[Dataset entries]
== Segment start ==

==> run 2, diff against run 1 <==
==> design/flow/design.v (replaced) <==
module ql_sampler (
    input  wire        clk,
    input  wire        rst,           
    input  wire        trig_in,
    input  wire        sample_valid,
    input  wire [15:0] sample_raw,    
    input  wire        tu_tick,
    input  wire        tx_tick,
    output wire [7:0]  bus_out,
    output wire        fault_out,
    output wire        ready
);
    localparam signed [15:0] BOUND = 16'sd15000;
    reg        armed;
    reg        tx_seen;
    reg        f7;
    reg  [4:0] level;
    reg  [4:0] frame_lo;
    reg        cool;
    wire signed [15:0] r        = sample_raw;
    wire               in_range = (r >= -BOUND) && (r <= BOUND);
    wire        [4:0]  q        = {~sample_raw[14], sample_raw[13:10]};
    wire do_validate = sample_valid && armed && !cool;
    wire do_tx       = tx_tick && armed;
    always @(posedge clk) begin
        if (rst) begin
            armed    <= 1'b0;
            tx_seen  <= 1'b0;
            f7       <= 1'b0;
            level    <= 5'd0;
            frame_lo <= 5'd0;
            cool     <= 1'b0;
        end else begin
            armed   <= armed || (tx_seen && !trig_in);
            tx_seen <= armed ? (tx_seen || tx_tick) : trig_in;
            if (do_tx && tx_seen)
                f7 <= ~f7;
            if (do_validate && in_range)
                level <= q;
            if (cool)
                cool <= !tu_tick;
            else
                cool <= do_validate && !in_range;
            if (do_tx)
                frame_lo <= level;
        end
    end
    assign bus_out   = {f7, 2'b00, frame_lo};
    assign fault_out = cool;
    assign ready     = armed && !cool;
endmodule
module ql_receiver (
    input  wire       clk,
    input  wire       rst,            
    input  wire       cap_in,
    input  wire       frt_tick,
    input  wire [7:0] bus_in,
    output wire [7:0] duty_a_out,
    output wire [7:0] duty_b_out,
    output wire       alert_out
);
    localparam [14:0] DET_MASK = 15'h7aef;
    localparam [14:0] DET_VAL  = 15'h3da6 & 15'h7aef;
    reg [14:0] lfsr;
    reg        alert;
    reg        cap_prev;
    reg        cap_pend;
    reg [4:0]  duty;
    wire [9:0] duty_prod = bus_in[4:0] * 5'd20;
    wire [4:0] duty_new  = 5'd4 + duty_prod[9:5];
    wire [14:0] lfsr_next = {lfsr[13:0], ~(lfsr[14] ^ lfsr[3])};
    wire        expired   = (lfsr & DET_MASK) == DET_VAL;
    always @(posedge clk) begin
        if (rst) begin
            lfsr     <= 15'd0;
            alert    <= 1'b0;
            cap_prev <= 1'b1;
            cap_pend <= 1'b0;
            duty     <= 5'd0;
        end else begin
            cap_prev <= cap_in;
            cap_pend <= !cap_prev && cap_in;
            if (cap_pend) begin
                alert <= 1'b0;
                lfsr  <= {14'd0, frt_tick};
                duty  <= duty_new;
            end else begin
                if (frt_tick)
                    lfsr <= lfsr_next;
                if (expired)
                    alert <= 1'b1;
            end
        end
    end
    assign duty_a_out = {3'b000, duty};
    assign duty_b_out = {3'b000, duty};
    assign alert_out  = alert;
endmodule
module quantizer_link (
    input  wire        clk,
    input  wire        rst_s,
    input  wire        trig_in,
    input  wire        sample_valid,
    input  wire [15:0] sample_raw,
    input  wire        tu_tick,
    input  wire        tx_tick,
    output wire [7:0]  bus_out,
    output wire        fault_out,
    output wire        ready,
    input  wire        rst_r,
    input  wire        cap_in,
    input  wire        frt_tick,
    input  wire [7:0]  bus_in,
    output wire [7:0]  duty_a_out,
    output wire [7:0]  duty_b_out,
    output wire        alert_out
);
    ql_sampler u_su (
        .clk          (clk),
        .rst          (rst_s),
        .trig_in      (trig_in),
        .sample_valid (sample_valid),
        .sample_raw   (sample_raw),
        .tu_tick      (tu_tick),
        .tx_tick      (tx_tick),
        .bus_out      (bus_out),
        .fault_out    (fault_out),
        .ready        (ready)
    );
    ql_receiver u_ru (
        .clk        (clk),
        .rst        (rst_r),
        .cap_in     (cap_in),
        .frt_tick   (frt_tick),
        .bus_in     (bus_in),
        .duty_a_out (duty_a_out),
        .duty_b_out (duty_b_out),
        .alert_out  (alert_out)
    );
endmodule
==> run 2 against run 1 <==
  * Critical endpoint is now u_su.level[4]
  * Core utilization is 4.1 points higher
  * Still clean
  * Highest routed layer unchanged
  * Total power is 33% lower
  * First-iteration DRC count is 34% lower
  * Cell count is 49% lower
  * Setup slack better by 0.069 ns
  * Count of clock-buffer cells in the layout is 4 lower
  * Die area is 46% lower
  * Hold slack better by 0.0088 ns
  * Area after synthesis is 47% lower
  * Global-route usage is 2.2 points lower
Context: an optimization exercise on an open-source flow, tuned for small area. The choices shown serve that exercise and are no tape-out recipe.
RTL that was checked went through simulation tests only; none was proved equivalent to the original.
The clock input has no modelled driver; a real chip could not lean on it and would need a root buffer or a full tree.
Power is estimated from default activity; no workload was simulated.

## before
==> flow/design.v (excerpt) <==
module caa (
    input  wire        clk,
    input  wire        rst,
    input  wire        cmd_valid,
    input  wire [23:0] cmd,
    output wire [15:0] cursor_o,
    output wire [15:0] csum_o,
    output wire [15:0] total_o,
    output wire [7:0]  rec_len_o,
    output wire [15:0] rec_addr_o,
    output wire [15:0] rec_csum_o,
    output wire        rec_valid_o,
    output wire [23:0] status_o,
    output wire        err_o,
    output wire [23:0] fcmd_o
);
Size: about 550 cells after synthesis, about 130 flip-flops, about 170 I/O pins, about 6200 µm² of cells after synthesis.
Settings: LEC_CHECK=0, CAP_MARGIN=20, CORE_MARGIN=2, CORE_UTILIZATION=40, GPL_TIMING_DRIVEN=0, SLEW_MARGIN=20, SYNTH_HIERARCHICAL=1; clock period 5.0 ns.
standard.sh (not shown) runs the stock make flow with config.mk's settings and CLKGATE_MAP_FILE= SYNTH_SCRIPT=/design/flow/synth_recipe.tcl, a recipe that flattens the netlist after the stock synthesis.
==> flow/flow/run.sh <==
#!/bin/bash
# Standard ORFS layout (the standard.sh), with small port buffers and a
# clock tree of small buffers without dummy loads. ORFS writes each tool's
# log under orfs/logs; make's own output goes to standard.log.
set -e
bash standard.sh BUFFER_PORTS_ARGS="-buffer_cell sky130_fd_sc_hd__buf_1" \
  CTS_ARGS="-sink_clustering_enable -repair_clock_nets -dont_use_dummy_load -buf_list sky130_fd_sc_hd__clkbuf_8 -sink_clustering_size 30" \
  finish > standard.log 2>&1
before finished end to end and its layout was clean on timing, DRC and antenna.
This is an optimization exercise on Yosys and OpenROAD, whose aim is small area, a short achievable clock period and few clock cycles, not a production implementation. In this exercise RTL edits were held to simulation tests only and were not proved equivalent to the original. Power and IR drop assume default switching activity.

== build 1 ==
==> flow/design.v (excerpt) <==
module dma_sound (
    input  wire        clk,
    input  wire        rst,
    input  wire        cmd_valid,
    output wire        cmd_ready,
    input  wire [2:0]  cmd_op,        
    input  wire [7:0]  cmd_reg,
    input  wire [7:0]  cmd_wdata,
    input  wire [63:0] cmd_clk_c,
    input  wire [63:0] cmd_clk_d,
    input  wire [15:0] cmd_cap,
    input  wire [31:0] cmd_addr,
    input  wire [31:0] cmd_size,
    output wire        rsp_valid,
    output wire [7:0]  rsp_rdata,
    output wire        rsp_active,
    output wire [15:0] rsp_count,
    output wire        rsp_cycle_valid,
    output wire [63:0] rsp_cycle,
    output wire        rsp_desync,
    output wire [23:0] rsp_win_addr,
    output wire [23:0] rsp_win_size,
    output wire        rsp_overlap,
    output wire [15:0] rsp_syn_count,
    output wire        mem_req,
    output wire [23:0] mem_addr,
    input  wire        mem_ack,
    input  wire [15:0] mem_rdata,
    output wire        smp_valid,
    output wire [7:0]  smp_left,
    output wire [7:0]  smp_right,
    output wire        smp_underflow
);
Size: roughly 4,800 cells after synthesis, about 640 flip-flops, roughly 42,000 µm² of cells after synthesis.
Settings: LEC_CHECK=0, CAP_MARGIN=20, CORE_MARGIN=2, CORE_UTILIZATION=72, CTS_CLUSTER_DIAMETER=60, CTS_CLUSTER_SIZE=25, PLACE_DENSITY=0.85, SLEW_MARGIN=20; clock period 22.0 ns.
standard.sh (not shown) runs the stock make flow with config.mk's settings and CLKGATE_MAP_FILE= SYNTH_SCRIPT=/design/flow/synth_recipe.tcl, a recipe that flattens the netlist after the stock synthesis.
==> flow/flow/run.sh <==
#!/bin/bash
# The standard layout (standard.sh: standard synthesis, floorplan, placement,
# CTS, routing, finish) with two changes to how it is made:
#  - the buffer that buffer_ports puts on every input and output port is a buf_1
#    rather than the default delay buffer (every port still gets its own buffer);
#  - repair_timing aims for 16.2 ns of setup slack at the design's 22 ns clock,
#    so it sizes up the cells on the slowest paths. The SDC is unchanged.
# The make output goes to flow.log here; ORFS keeps each step's log under orfs/logs/.
set -euo pipefail
export BUFFER_PORTS_ARGS="-buffer_cell sky130_fd_sc_hd__buf_1"
export SETUP_SLACK_MARGIN=16.2
bash standard.sh finish > flow.log 2>&1
Both conditions hold for build 1: the flow ran to the end and the final layout passed the timing, DRC and antenna checks.
Testbench counts of build 1, summed over its fixed seeds: cycles 133,190.
Setup changes, build 1 to build 86
-- flow/config.mk --
<<< build 1, line 9
export CORE_MARGIN = 2
export CORE_UTILIZATION = 72
export CTS_CLUSTER_DIAMETER = 60
export CTS_CLUSTER_SIZE = 25
export PLACE_DENSITY = 0.85
export SLEW_MARGIN = 20
>>> build 86, line 9
export CORE_MARGIN = 2
export CORE_UTILIZATION = 60
export CTS_CLUSTER_DIAMETER = 60
export CTS_CLUSTER_SIZE = 25
export PLACE_DENSITY = 0.75
export SLEW_MARGIN = 20
Findings:
Build 86 completed every stage of the flow, and the final layout passed the timing, DRC and antenna checks.
Total internal power (build 86 over build 1): increase, 1.6%
Note that the maximum number of pins on one net before global-route repair recorded for build 86 amounts to 1.7 times the value seen in build 1.
Relative to build 1, the sum of met2 wire segment lengths after detailed routing measured on build 86 has decreased slightly.
Looking at utilization after layout, build 86 sits 12 points lower than build 1 does.
### build 86 -> build 83
-- flow/config.mk --
<<< build 86, line 9
export CORE_MARGIN = 2
export CORE_UTILIZATION = 60
export CTS_CLUSTER_DIAMETER = 60
export CTS_CLUSTER_SIZE = 25
export PLACE_DENSITY = 0.75
export SLEW_MARGIN = 20
>>> build 83, line 9
export CORE_MARGIN = 2
export CORE_UTILIZATION = 78
export CTS_CLUSTER_DIAMETER = 60
export CTS_CLUSTER_SIZE = 25
export PLACE_DENSITY = 0.9
export SLEW_MARGIN = 20
==> comparison <==
Sort build 86 and build 83 by part of the total power dissipated in combinational logic, ascending, and build 86 comes first. Register-to-register slack, build 86 and build 83: smaller value in build 83. Build 83: leakage power summed over all cells is about 1.2% lower than what build 86 reported. Power is higher on build 86. The higher met1 usage in global routing came out of build 83. The fill cell instance count of the final layout number comes out lower for build 83 vs build 86. Build 83 vs build 86 — worst-case clock skew dropped 0.015 ns. Via count of the first global-routing pass (build 83 over build 86): increase, about 6.4%.
From an optimization exercise on the open Yosys and OpenROAD flow, aimed at small area and few clock cycles; shortcuts taken in it are not production practice. RTL that was checked went through simulation tests only; none was proved equivalent to the original. No activity file was given, so power comes from the tool's default toggle rates.

==> 08-24: inputs <==
==> flow/design.v <==
module lifx_registry (
    input  wire [15:0] mtype,
    output reg         known,
    output reg  [6:0]  plen,
    output wire [6:0]  last_idx
);
    always @(*) begin
        known = 1'b1;
        case (mtype)
            16'd2:   plen = 7'd0;    
            16'd3:   plen = 7'd5;    
            16'd12:  plen = 7'd0;    
            16'd13:  plen = 7'd14;   
            16'd14:  plen = 7'd0;    
            16'd15:  plen = 7'd20;   
            16'd16:  plen = 7'd0;    
            16'd17:  plen = 7'd14;   
            16'd18:  plen = 7'd0;    
            16'd19:  plen = 7'd20;   
            16'd20:  plen = 7'd0;    
            16'd21:  plen = 7'd6;    
            16'd22:  plen = 7'd2;    
            16'd23:  plen = 7'd0;    
            16'd24:  plen = 7'd32;   
            16'd25:  plen = 7'd32;   
            16'd32:  plen = 7'd0;    
            16'd33:  plen = 7'd12;   
            16'd34:  plen = 7'd0;    
            16'd35:  plen = 7'd24;   
            16'd45:  plen = 7'd0;    
            16'd48:  plen = 7'd0;    
            16'd49:  plen = 7'd56;   
            16'd50:  plen = 7'd56;   
            16'd51:  plen = 7'd0;    
            16'd52:  plen = 7'd56;   
            16'd53:  plen = 7'd56;   
            16'd54:  plen = 7'd0;    
            16'd55:  plen = 7'd56;   
            16'd56:  plen = 7'd56;   
            16'd58:  plen = 7'd64;   
            16'd59:  plen = 7'd64;   
            16'd101: plen = 7'd0;    
            16'd102: plen = 7'd13;   
            16'd103: plen = 7'd21;   
            16'd107: plen = 7'd52;   
            16'd116: plen = 7'd0;    
            16'd117: plen = 7'd6;    
            16'd118: plen = 7'd2;    
            16'd119: plen = 7'd25;   
            16'd120: plen = 7'd0;    
            16'd121: plen = 7'd2;    
            16'd122: plen = 7'd2;    
            default: begin
                known = 1'b0;
                plen  = 7'd0;
            end
        endcase
    end
    assign last_idx = 7'd35 + plen;
endmodule
module lifx_assembler (
    input  wire         clk,
    input  wire         rst,
    input  wire         req_valid,
    output wire         req_ready,
    input  wire [11:0]  hdr_protocol,
    input  wire         hdr_addressable,
    input  wire         hdr_tagged,
    input  wire [1:0]   hdr_origin,
    input  wire [31:0]  hdr_source,
    input  wire [63:0]  hdr_target,
    input  wire [47:0]  hdr_site_id,
    input  wire         hdr_res_required,
    input  wire         hdr_ack_required,
    input  wire [7:0]   hdr_sequence,
    input  wire [63:0]  hdr_timestamp,
    input  wire [15:0]  pld_type,
    input  wire [511:0] pld_data,
    output wire         tx_valid,
    output wire         tx_last,
    output wire [7:0]   tx_data,
    input  wire         tx_ready,
    output wire         res_valid,
    output wire [3:0]   res_status
);
    localparam [3:0] ST_OK           = 4'd0;
    localparam [3:0] ST_UNKNOWN_TYPE = 4'd5;
    wire       reg_known;
    wire [6:0] reg_plen;
    wire [6:0] reg_last;
    lifx_registry u_registry (
        .mtype    (pld_type),
        .known    (reg_known),
        .plen     (reg_plen),
        .last_idx (reg_last)
    );
    reg  [6:0] idx;                       
    wire offer = req_valid && !rst;
    assign tx_valid  = offer && reg_known;
    assign tx_last   = (idx == reg_last);
    wire   tx_fire   = tx_valid && tx_ready;
    assign req_ready = !rst && (!reg_known || (tx_ready && tx_last));
    assign res_valid  = offer && req_ready;
    assign res_status = reg_known ? ST_OK : ST_UNKNOWN_TYPE;
    always @(posedge clk) begin
        if (rst)
            idx <= 7'd0;
        else if (tx_fire)
            idx <= tx_last ? 7'd0 : idx + 7'd1;
    end
    wire [15:0] size = 16'd36 + {9'd0, reg_plen};
    wire [287:0] hdr_bytes;
    assign hdr_bytes[15:0]    = size;
    assign hdr_bytes[31:16]   = {hdr_origin, hdr_tagged, hdr_addressable, hdr_protocol};
    assign hdr_bytes[63:32]   = hdr_source;
    assign hdr_bytes[127:64]  = hdr_target;
    assign hdr_bytes[175:128] = hdr_site_id;
    assign hdr_bytes[183:176] = {6'b000000, hdr_ack_required, hdr_res_required};
    assign hdr_bytes[191:184] = hdr_sequence;
    assign hdr_bytes[255:192] = hdr_timestamp;
    assign hdr_bytes[271:256] = pld_type;
    assign hdr_bytes[287:272] = 16'h0000;
    wire [799:0] frame = {pld_data[511:0], hdr_bytes};
    wire [7:0]  lo_hot = 8'd1  << idx[2:0];
    wire [15:0] hi_hot = 16'd1 << idx[6:3];
    wire [7:0]  sel;
    genvar gb, gh, gl;
    generate
        for (gb = 0; gb < 8; gb = gb + 1) begin : g_bit
            wire [12:0] grp;
            for (gh = 0; gh < 13; gh = gh + 1) begin : g_grp
                wire [7:0] terms;
                for (gl = 0; gl < 8; gl = gl + 1) begin : g_byte
                    if (8*gh + gl < 100)
                        assign terms[gl] = lo_hot[gl] & frame[8*(8*gh + gl) + gb];
                    else
                        assign terms[gl] = 1'b0;
                end
                assign grp[gh] = hi_hot[gh] & (|terms);
            end
            assign sel[gb] = |grp;
        end
    endgenerate
    wire is_13_17 = (pld_type == 16'd13)  || (pld_type == 16'd17);
    wire is_15_19 = (pld_type == 16'd15)  || (pld_type == 16'd19);
    wire is_res0  = (pld_type == 16'd102) || (pld_type == 16'd103) ||
                    (pld_type == 16'd119);
    wire is_107   = (pld_type == 16'd107);
    wire reserved = (is_13_17 && (idx == 7'd48 || idx == 7'd49)) ||
                    (is_15_19 && (idx >= 7'd44 && idx <= 7'd51)) ||
                    (is_res0  && (idx == 7'd36)) ||
                    (is_107   && (idx == 7'd44 || idx == 7'd45 ||
                                  (idx >= 7'd80 && idx <= 7'd87)));
    assign tx_data = reserved ? 8'h00 : sel;
endmodule
==> flow/flow/run.sh <==
#!/bin/bash
# Standard layout, with the port buffers made of the smallest buffer cell
# (buf_1) instead of the cell buffer_ports picks by default.
set -euo pipefail
bash standard.sh 'BUFFER_PORTS_ARGS=-buffer_cell sky130_fd_sc_hd__buf_1' finish > orfs_make.log 2>&1
==> flow/standard.sh <==
#!/bin/bash
# synth_recipe.tcl (not shown) runs the flow's synth.tcl, then flattens the netlist and writes it again
# the make line also repeats each setting of config.mk as NAME=value (left out here)
make -C /OpenROAD-flow-scripts/flow DESIGN_CONFIG=/design/flow/config.mk WORK_HOME=/design/flow/orfs CLKGATE_MAP_FILE= SYNTH_SCRIPT=/design/flow/synth_recipe.tcl "${@:-finish}"
==> flow/config.mk <==
export PLATFORM = sky130hd
export DESIGN_NAME = lifx_assembler
export DESIGN_NICKNAME = lifx_assembler
export VERILOG_FILES = /design/flow/design.v
export SDC_FILE = /design/flow/constraint.sdc
export NUM_CORES = 4
export LEC_CHECK = 0
export CAP_MARGIN = 20
export CORE_AREA = 5 5 275 275
export DIE_AREA = 0 0 280 280
export SLEW_MARGIN = 20
==> flow/constraint.sdc <==
create_clock -name core_clock -period 8.0 [get_ports {clk}]
set_input_delay 1.6000 -clock core_clock [delete_from_list [all_inputs] [get_ports {clk}]]
set_output_delay 1.6000 -clock core_clock [all_outputs]
set_load 0.01 [all_outputs]
==> 03-26: changes against 08-24 <==
--- a/flow/design.v
+++ b/flow/design.v
@@ -125,19 +125,12 @@
     wire [15:0] hi_hot = 16'd1 << idx[6:3];
     wire [7:0]  sel;
-    genvar gb, gh, gl;
+    genvar gb, gj;
     generate
         for (gb = 0; gb < 8; gb = gb + 1) begin : g_bit
-            wire [12:0] grp;
-            for (gh = 0; gh < 13; gh = gh + 1) begin : g_grp
-                wire [7:0] terms;
-                for (gl = 0; gl < 8; gl = gl + 1) begin : g_byte
-                    if (8*gh + gl < 100)
-                        assign terms[gl] = lo_hot[gl] & frame[8*(8*gh + gl) + gb];
-                    else
-                        assign terms[gl] = 1'b0;
-                end
-                assign grp[gh] = hi_hot[gh] & (|terms);
+            wire [99:0] terms;
+            for (gj = 0; gj < 100; gj = gj + 1) begin : g_byte
+                assign terms[gj] = lo_hot[gj % 8] & hi_hot[gj / 8] & frame[8*gj + gb];
             end
-            assign sel[gb] = |grp;
+            assign sel[gb] = |terms;
         end
     endgenerate
==> flow/run.sh (new file) <==
#!/bin/bash
# synth_recipe.tcl (not shown) runs the flow's synth.tcl, then flattens the netlist and writes it again
# the make line also repeats each setting of config.mk as NAME=value (left out here)
make -C /OpenROAD-flow-scripts/flow DESIGN_CONFIG=/design/flow/config.mk WORK_HOME=/design/flow/orfs CLKGATE_MAP_FILE= SYNTH_SCRIPT=/design/flow/synth_recipe.tcl finish
--- a/flow/config.mk
+++ b/flow/config.mk
@@ -7,5 +7,5 @@
 export LEC_CHECK = 0
 export CAP_MARGIN = 20
-export CORE_AREA = 5 5 275 275
-export DIE_AREA = 0 0 280 280
+export CORE_AREA = 5 5 395 395
+export DIE_AREA = 0 0 400 400
 export SLEW_MARGIN = 20
removed: flow/flow/run.sh
removed: flow/standard.sh
==> 04-10: changes against 08-24 <==
--- a/flow/config.mk
+++ b/flow/config.mk
@@ -7,5 +7,5 @@
 export LEC_CHECK = 0
 export CAP_MARGIN = 20
-export CORE_AREA = 5 5 275 275
-export DIE_AREA = 0 0 280 280
+export CORE_AREA = 5 5 155 155
+export DIE_AREA = 0 0 160 160
 export SLEW_MARGIN = 20
==> notes <==
08-24 completed with no timing, DRC or antenna violations. 04-10 died in 3_2_place_iop, error PPL-0024. 03-26 finished with timing, DRC and antenna clean. In 03-26 the setup slack is lower than in 08-24, by 0.46 ns. Flip-flop and latch count is the same in 03-26 and 08-24. In 03-26 the critical path depth is lower than in 08-24, by 2. In 08-24 the via count is lower than in 03-26, by 20%. Of 08-24 and 03-26, 03-26 has the higher non-clock buffer count (gap 110). Synthesized cell count is the same in 08-24 and 04-10. Clock-buffer cell count is the same in 03-26 and 08-24. Combinational power: 03-26 is higher than 08-24 (71%). Sequential power: 08-24 is higher than 03-26 (about 5%). Total power: 08-24 is lower than 03-26 (33%).
==> figures <==
Inverter count: 04-10 -; 08-24 13; 03-26 14
Clock tree cell share of total cell area: 04-10 -; 08-24 0.00759; 03-26 0.00430
Logic pwr share: 04-10 -; 08-24 0.699; 03-26 0.802
Path class of the lowest-slack min-delay path: 04-10 -; 08-24 register to register; 03-26 register to register
Post-synthesis cell type with the largest combined area: 04-10 sky130_fd_sc_hd__a222oi_1; 08-24 sky130_fd_sc_hd__a222oi_1; 03-26 sky130_fd_sc_hd__a22oi_1
Hold Vio Cnt, Final: 04-10 -; 08-24 0; 03-26 0
Most frequent CP cell: 04-10 -; 08-24 sky130_fd_sc_hd__nor2_1; 03-26 sky130_fd_sc_hd__ha_1
Final GP Congestion: 04-10 -; 08-24 0.919; 03-26 1.03
Count of non-CTS buffers in the layout: 04-10 -; 08-24 811; 03-26 921
Wire length the detailed router placed on met1: 04-10 -; 08-24 31,400 um; 03-26 67,100 um
ANT cells: 04-10 -; 08-24 18; 03-26 116
Antenna violations before repair: 04-10 -; 08-24 49; 03-26 279
Clock power share: 04-10 -; 08-24 0.211; 03-26 0.141
I/O pin count: 04-10 -; 08-24 782; 03-26 782
Run status: 04-10 aborted with a tool error; 08-24 no timing/DRC/antenna violations; 03-26 no timing/DRC/antenna violations
Last stage reached: 04-10 3_2_place_iop; 08-24 -; 03-26 -
Max reg flops: 04-10 -; 08-24 7; 03-26 7
Average detailed-routed wire length per instance: 04-10 -; 08-24 31.9 um; 03-26 47.3 um
Ratio of routed vias to standard cells: 04-10 -; 08-24 5.00; 03-26 4.04
Maximum root-to-sink buffer count: 04-10 -; 08-24 2; 03-26 2
Number of sequential cells: 04-10 -; 08-24 7; 03-26 7
Largest driver fanout on the critical path: 04-10 -; 08-24 12; 03-26 8
Testbench counts of 03-26, summed over its fixed seeds: cycles 77,707.
No functional check of the RTL was part of 08-24 and 04-10.

## re-timing with driven ports
No port has a modelled driver above. Below, the same layouts with a new extraction and two added sets of constraints.
Step 1 (the two cells are an assumption about what drives the block):
set clk [get_ports {clk}]
set_driving_cell -lib_cell sky130_fd_sc_hd__clkbuf_16 $clk
set_driving_cell -lib_cell sky130_fd_sc_hd__buf_2 [delete_from_list [all_inputs] $clk]
Step 2 times the ports against the registers' clock, not the clock port: input delays grow and output delays shrink by t, the midpoint of the rising clock arrivals with the driver on.
Three values: ideal ports, drivers, drivers and shift; two values: the first two.
run	shift t [ns]	setup WS [ns]	worst setup path at the end	worst data-port slew with drivers (ns)
08-24	0.266	0.888 / 0.864 / 0.864	input to output	0.28
03-26	0.280	0.425 / 0.330 / 0.330	input to output	0.28
After both steps setup and hold are still met in every run listed. The setup slack of 03-26, which loses most, moves by -0.095 ns with the drivers and by -0.095 ns with both steps.
This design comes from an exercise in tuning for small area, a short achievable clock period and few clock cycles per item on the open sky130 flow, not from production work. Only simulation tests tie the RTL to the original design; equivalence was not proved.

## flow/run.sh

```bash
#!/bin/bash
# synth_recipe.tcl (not shown) runs the flow's synth.tcl, then flattens the netlist and writes it again
# the make line also repeats each setting of config.mk as NAME=value (left out here)
make -C /OpenROAD-flow-scripts/flow DESIGN_CONFIG=/design/flow/config.mk WORK_HOME=/design/flow/orfs CLKGATE_MAP_FILE= SYNTH_SCRIPT=/design/flow/synth_recipe.tcl finish
```

## flow/config.mk

```make
export PLATFORM = sky130hd
export DESIGN_NAME = gs_writer
export DESIGN_NICKNAME = gs_writer
export VERILOG_FILES = /design/flow/design.v
export SDC_FILE = /design/flow/constraint.sdc
export NUM_CORES = 4
export LEC_CHECK = 0
export CAP_MARGIN = 20
export CORE_MARGIN = 2
export CORE_UTILIZATION = 40
export PLACE_DENSITY = 0.6
export SLEW_MARGIN = 20
```

## flow/constraint.sdc

```tcl
create_clock -name core_clock -period 6.0 [get_ports {clk}]
set_input_delay 1.2000 -clock core_clock [delete_from_list [all_inputs] [get_ports {clk}]]
set_output_delay 1.2000 -clock core_clock [all_outputs]
set_load 0.01 [all_outputs]
```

== Segment end ==

**TASK DIRECTIONS**
A bare number should be your reply: how many lines in the entries above include the word "lfsr".

**RESPONSE TO THIS EXERCISE**
6